━━━━━ THE INPUT ━━━━━

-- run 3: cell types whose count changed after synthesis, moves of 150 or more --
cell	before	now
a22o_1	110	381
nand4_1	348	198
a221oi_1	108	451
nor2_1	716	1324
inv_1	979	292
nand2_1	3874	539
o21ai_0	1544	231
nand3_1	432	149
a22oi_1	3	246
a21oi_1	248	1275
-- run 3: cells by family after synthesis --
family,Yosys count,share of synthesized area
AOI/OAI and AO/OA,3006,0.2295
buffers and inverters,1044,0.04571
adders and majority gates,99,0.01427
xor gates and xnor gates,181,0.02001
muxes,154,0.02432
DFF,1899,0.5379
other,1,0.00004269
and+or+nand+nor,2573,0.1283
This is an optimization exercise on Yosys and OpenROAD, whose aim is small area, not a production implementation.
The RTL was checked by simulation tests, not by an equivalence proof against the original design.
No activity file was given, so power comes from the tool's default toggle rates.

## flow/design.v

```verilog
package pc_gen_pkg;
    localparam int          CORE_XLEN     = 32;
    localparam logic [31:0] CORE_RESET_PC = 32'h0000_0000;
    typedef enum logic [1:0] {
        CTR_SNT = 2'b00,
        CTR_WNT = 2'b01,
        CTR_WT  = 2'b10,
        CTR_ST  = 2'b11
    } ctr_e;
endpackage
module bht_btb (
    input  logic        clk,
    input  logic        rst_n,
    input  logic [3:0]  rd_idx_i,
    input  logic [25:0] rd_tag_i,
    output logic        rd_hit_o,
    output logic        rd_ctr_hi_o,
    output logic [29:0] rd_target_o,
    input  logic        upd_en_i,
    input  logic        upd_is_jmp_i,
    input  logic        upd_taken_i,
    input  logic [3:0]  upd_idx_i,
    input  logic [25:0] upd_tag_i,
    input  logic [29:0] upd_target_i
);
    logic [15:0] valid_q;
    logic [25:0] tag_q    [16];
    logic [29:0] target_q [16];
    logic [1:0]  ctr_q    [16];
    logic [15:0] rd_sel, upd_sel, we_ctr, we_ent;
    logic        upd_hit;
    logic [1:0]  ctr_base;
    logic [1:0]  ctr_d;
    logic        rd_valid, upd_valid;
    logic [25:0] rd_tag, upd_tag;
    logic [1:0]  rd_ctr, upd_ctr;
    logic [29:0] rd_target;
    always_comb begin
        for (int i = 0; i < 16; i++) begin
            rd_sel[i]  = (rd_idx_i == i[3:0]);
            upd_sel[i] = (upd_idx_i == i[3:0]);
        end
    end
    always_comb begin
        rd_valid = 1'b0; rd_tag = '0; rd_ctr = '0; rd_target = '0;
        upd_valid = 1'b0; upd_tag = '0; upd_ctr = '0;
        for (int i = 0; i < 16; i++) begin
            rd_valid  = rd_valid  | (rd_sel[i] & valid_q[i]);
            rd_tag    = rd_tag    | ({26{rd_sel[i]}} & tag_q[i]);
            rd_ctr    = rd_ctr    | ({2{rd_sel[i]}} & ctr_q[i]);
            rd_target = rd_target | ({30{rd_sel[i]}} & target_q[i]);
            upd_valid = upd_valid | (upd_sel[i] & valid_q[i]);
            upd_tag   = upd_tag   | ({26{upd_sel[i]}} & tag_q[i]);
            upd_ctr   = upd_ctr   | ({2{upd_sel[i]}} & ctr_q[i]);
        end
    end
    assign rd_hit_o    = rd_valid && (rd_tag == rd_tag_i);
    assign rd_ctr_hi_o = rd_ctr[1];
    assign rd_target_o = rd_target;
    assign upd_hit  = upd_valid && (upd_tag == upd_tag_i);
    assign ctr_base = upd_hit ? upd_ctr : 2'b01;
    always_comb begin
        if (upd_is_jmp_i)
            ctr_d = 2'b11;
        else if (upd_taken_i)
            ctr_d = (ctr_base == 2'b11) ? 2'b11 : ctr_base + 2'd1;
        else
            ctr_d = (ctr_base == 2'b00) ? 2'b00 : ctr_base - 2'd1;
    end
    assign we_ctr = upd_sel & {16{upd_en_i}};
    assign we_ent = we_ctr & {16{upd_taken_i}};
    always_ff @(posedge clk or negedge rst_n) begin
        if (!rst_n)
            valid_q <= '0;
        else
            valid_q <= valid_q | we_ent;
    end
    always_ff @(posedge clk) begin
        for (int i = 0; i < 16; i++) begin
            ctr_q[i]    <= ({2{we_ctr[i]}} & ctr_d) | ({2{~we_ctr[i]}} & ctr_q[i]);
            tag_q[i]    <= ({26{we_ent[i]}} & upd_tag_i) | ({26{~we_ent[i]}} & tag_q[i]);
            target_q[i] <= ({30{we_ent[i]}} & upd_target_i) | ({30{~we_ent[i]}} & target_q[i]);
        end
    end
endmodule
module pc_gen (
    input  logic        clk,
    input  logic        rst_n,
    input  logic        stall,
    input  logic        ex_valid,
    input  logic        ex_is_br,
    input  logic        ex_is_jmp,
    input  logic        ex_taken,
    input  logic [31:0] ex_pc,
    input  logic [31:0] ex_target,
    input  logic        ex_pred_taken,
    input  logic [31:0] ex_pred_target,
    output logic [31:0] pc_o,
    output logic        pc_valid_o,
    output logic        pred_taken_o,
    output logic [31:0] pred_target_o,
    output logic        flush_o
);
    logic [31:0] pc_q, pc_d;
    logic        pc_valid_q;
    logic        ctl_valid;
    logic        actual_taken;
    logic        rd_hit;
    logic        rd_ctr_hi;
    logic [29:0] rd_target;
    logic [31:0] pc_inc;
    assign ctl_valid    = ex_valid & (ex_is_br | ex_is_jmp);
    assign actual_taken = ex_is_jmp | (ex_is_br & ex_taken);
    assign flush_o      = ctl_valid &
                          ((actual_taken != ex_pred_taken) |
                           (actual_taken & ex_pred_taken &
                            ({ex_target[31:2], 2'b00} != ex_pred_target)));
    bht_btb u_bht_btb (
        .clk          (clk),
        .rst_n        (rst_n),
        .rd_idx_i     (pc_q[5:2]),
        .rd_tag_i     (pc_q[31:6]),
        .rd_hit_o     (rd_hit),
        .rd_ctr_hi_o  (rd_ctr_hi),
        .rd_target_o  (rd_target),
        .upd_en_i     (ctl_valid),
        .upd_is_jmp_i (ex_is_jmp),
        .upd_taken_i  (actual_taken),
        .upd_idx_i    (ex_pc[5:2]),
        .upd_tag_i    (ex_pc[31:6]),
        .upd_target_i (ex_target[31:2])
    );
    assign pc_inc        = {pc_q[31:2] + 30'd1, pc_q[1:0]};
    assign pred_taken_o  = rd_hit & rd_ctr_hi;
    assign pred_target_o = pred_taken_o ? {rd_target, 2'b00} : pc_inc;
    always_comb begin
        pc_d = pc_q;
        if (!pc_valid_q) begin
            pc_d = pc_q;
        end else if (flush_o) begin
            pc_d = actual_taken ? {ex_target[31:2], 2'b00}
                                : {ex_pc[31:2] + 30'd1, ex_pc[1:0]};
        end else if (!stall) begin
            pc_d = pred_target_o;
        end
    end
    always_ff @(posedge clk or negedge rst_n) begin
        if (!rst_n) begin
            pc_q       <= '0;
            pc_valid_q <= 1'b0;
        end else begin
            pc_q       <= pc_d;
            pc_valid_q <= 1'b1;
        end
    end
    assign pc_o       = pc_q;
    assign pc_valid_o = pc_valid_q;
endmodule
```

━━━━━

▸ PROBLEM
In the material above, how many lines have the word "stall"? Give that number and nothing else.

▸ REPLY
2